> [Work to be completed]: What do the lines from the top of the data through the line with "export CELL_PAD_IN_SITES_GLOBAL_PLACEMENT = 1" say? Quote them exactly and include both ends.
:: Records shown
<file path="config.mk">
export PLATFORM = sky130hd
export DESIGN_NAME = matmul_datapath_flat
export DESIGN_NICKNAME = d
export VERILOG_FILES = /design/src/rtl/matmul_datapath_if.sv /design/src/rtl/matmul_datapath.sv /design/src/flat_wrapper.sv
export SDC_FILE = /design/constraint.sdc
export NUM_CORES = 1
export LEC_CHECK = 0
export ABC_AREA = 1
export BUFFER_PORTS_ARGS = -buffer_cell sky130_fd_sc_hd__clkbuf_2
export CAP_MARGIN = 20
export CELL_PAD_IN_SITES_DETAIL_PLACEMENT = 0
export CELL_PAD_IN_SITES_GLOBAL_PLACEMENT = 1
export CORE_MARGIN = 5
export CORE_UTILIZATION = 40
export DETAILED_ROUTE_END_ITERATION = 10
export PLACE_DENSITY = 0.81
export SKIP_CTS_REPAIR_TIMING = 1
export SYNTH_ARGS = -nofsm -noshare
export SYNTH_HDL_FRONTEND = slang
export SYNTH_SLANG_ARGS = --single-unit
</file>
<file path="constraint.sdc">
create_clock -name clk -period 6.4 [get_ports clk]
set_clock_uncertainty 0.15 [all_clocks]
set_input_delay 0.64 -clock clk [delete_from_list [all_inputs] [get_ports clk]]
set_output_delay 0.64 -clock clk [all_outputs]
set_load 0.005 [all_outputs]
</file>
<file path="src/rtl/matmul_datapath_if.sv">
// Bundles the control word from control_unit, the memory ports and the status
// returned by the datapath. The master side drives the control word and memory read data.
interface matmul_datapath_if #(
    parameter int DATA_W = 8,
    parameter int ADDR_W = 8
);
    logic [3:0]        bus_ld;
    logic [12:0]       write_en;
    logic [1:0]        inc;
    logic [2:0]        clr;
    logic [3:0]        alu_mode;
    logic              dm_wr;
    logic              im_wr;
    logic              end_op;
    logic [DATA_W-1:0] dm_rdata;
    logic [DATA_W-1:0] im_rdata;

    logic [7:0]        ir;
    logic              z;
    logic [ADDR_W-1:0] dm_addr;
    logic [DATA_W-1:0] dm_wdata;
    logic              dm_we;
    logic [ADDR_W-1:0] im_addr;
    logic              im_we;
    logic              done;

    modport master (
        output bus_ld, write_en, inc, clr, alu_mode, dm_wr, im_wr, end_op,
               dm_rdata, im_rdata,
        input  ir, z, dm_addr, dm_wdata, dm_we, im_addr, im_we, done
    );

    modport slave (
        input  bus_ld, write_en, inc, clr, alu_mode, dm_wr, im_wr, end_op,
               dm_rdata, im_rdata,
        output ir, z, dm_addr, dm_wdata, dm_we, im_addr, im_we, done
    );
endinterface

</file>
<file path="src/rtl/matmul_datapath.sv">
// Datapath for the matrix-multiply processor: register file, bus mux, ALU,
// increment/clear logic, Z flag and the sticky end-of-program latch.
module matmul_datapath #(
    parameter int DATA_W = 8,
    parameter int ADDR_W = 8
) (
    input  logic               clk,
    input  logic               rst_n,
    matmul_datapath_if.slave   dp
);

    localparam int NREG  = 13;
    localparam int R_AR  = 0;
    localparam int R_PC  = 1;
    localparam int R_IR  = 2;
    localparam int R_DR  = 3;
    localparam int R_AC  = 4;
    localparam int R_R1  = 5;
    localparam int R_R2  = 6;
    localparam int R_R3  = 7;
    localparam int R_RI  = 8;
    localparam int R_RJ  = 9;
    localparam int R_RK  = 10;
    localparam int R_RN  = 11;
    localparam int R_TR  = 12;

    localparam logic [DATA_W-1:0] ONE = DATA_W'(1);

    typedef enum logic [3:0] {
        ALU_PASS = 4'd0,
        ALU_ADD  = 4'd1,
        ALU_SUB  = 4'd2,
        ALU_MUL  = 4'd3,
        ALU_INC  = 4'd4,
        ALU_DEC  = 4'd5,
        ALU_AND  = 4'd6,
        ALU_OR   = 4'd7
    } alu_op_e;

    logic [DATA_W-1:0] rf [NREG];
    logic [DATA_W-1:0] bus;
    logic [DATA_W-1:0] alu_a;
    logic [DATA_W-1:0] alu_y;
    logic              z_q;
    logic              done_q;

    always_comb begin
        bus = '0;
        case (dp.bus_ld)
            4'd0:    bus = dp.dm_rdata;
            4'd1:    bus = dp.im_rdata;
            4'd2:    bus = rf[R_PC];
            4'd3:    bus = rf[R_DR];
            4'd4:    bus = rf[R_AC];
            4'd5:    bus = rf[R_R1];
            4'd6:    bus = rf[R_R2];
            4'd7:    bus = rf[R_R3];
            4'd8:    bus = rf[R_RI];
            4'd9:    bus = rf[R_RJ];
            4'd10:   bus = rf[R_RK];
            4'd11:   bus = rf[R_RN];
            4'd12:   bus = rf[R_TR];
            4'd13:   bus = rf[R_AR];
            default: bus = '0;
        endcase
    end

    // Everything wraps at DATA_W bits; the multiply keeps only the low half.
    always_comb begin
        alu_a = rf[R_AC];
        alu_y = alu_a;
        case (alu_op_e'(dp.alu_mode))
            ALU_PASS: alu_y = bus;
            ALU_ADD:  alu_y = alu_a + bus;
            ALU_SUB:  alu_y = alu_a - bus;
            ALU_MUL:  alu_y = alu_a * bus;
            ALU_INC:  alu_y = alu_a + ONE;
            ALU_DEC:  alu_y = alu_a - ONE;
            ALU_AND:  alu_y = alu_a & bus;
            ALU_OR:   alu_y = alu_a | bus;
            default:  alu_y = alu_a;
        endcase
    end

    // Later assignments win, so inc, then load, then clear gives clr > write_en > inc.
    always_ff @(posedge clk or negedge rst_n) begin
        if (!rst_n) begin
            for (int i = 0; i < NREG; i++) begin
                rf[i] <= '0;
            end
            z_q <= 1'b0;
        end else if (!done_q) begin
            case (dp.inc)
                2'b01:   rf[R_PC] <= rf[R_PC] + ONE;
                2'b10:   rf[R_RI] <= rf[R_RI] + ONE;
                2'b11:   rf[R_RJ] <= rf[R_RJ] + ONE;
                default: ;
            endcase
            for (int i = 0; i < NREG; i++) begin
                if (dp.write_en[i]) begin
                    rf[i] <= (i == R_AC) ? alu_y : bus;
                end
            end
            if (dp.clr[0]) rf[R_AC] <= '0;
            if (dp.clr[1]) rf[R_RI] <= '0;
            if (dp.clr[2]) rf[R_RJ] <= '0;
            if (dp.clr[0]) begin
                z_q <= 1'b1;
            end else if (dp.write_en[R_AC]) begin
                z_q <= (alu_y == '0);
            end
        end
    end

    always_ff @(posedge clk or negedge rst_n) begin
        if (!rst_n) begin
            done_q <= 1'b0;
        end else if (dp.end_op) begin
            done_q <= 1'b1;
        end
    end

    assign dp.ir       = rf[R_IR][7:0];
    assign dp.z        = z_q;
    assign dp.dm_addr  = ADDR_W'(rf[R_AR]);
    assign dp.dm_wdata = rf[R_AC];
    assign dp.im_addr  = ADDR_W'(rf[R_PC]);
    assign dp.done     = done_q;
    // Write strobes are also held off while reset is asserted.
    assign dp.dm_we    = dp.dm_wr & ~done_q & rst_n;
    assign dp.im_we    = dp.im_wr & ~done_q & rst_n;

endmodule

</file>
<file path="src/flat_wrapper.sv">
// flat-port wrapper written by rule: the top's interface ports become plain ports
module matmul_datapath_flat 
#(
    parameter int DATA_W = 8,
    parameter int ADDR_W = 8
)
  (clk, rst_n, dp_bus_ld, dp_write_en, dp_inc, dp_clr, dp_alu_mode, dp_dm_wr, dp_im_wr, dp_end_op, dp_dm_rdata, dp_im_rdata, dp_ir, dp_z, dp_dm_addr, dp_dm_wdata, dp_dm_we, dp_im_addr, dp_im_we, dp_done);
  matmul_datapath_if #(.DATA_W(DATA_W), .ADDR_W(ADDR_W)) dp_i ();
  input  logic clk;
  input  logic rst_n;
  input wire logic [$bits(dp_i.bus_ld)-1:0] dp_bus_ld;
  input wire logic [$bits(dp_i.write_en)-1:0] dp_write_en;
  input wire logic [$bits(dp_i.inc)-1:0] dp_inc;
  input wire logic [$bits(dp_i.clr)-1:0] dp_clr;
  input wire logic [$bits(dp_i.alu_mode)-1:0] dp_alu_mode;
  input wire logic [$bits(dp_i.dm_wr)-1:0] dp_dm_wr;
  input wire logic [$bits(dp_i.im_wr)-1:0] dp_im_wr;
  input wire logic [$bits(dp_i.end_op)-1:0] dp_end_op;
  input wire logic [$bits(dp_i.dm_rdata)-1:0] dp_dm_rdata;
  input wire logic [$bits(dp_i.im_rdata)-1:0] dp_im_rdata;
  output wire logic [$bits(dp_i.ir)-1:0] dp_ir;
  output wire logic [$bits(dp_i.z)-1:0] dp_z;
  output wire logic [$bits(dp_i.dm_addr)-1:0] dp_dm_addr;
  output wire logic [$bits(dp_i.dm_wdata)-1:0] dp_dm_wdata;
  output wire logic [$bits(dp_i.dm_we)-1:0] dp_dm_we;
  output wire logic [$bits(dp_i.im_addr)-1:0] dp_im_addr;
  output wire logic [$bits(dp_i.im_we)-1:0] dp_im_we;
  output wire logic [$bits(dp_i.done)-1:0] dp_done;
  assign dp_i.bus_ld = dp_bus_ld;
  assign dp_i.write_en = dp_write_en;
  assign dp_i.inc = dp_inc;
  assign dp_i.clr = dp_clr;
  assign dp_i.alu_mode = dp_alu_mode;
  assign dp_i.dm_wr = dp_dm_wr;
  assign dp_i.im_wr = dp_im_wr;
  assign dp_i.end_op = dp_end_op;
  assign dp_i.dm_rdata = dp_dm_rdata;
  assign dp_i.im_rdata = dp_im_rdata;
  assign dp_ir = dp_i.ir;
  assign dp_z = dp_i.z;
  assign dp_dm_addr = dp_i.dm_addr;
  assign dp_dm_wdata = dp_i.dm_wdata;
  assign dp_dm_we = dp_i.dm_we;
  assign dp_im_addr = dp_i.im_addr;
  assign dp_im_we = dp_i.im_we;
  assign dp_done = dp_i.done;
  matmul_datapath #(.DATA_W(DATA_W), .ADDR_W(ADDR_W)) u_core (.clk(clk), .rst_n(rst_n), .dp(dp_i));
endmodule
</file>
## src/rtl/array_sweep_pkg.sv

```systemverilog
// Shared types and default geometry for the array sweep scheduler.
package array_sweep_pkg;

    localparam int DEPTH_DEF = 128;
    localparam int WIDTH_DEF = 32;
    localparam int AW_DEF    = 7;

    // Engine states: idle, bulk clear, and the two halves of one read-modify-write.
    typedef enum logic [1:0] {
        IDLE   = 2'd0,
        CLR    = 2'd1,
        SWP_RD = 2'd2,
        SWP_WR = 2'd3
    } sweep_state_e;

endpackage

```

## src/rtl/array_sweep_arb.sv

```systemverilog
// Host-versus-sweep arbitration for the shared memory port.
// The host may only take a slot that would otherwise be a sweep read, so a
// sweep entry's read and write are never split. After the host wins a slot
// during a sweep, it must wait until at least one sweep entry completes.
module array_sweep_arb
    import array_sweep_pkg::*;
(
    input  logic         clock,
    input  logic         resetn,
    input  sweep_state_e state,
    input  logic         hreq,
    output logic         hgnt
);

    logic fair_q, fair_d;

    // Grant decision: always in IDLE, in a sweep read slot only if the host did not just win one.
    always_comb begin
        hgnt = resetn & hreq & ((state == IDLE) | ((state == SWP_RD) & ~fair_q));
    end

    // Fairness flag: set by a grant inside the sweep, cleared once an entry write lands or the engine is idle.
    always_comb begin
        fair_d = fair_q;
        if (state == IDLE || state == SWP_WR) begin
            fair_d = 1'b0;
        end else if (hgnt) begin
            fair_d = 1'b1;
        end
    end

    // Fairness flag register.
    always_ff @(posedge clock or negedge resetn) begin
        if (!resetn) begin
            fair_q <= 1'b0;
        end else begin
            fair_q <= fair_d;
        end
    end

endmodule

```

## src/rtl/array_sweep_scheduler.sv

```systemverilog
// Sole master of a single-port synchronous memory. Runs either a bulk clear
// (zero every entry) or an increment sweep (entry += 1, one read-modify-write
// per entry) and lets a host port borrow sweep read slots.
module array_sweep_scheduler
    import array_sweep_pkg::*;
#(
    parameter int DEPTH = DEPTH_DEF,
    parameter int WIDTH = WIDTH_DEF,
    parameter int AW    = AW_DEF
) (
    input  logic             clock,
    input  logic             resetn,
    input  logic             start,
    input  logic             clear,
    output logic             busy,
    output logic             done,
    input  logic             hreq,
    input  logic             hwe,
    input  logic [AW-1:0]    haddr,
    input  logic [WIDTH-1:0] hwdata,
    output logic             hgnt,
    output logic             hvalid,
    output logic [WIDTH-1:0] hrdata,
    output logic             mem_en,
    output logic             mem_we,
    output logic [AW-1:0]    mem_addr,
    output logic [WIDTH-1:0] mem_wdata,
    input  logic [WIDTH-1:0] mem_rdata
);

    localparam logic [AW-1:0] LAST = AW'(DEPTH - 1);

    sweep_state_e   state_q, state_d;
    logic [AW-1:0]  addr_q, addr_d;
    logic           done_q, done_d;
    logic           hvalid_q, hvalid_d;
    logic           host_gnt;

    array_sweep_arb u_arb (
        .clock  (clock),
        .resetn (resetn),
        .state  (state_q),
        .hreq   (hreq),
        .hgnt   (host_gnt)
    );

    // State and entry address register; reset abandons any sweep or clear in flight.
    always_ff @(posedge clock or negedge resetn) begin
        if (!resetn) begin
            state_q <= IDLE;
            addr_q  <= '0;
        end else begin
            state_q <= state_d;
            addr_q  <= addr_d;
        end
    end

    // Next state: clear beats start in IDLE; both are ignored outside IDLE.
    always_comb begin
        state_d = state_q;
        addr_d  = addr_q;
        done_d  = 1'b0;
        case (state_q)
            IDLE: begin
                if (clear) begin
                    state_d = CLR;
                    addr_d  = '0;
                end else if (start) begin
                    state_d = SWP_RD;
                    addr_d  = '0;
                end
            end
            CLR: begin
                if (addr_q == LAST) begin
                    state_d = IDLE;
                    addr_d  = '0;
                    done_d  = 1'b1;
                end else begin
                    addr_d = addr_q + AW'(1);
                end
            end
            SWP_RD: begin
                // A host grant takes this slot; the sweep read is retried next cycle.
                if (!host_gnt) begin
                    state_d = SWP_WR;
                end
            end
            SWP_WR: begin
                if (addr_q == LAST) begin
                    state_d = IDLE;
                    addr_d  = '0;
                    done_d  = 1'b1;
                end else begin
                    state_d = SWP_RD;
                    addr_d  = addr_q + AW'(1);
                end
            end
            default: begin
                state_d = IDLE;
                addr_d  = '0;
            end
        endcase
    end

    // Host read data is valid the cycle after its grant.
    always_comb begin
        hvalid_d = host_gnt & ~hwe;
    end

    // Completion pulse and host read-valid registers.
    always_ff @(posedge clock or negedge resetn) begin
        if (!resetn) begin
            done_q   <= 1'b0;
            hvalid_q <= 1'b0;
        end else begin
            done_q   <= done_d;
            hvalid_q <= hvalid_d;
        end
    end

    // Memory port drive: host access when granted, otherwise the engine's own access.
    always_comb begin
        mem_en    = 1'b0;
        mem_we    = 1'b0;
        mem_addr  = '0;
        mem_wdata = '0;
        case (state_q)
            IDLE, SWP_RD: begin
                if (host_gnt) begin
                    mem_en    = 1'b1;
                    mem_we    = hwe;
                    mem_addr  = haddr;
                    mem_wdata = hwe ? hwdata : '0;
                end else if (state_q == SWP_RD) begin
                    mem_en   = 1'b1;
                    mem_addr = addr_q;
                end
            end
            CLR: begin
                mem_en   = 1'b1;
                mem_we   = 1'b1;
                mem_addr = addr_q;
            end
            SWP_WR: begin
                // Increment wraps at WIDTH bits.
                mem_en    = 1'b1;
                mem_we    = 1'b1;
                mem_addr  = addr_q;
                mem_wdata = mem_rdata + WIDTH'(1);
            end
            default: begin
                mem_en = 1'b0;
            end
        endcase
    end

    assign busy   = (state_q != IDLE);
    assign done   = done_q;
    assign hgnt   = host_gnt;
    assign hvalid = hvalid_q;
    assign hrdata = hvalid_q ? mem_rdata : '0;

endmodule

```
::::
> [Answer area]:
<file path="config.mk">
export PLATFORM = sky130hd
export DESIGN_NAME = matmul_datapath_flat
export DESIGN_NICKNAME = d
export VERILOG_FILES = /design/src/rtl/matmul_datapath_if.sv /design/src/rtl/matmul_datapath.sv /design/src/flat_wrapper.sv
export SDC_FILE = /design/constraint.sdc
export NUM_CORES = 1
export LEC_CHECK = 0
export ABC_AREA = 1
export BUFFER_PORTS_ARGS = -buffer_cell sky130_fd_sc_hd__clkbuf_2
export CAP_MARGIN = 20
export CELL_PAD_IN_SITES_DETAIL_PLACEMENT = 0
export CELL_PAD_IN_SITES_GLOBAL_PLACEMENT = 1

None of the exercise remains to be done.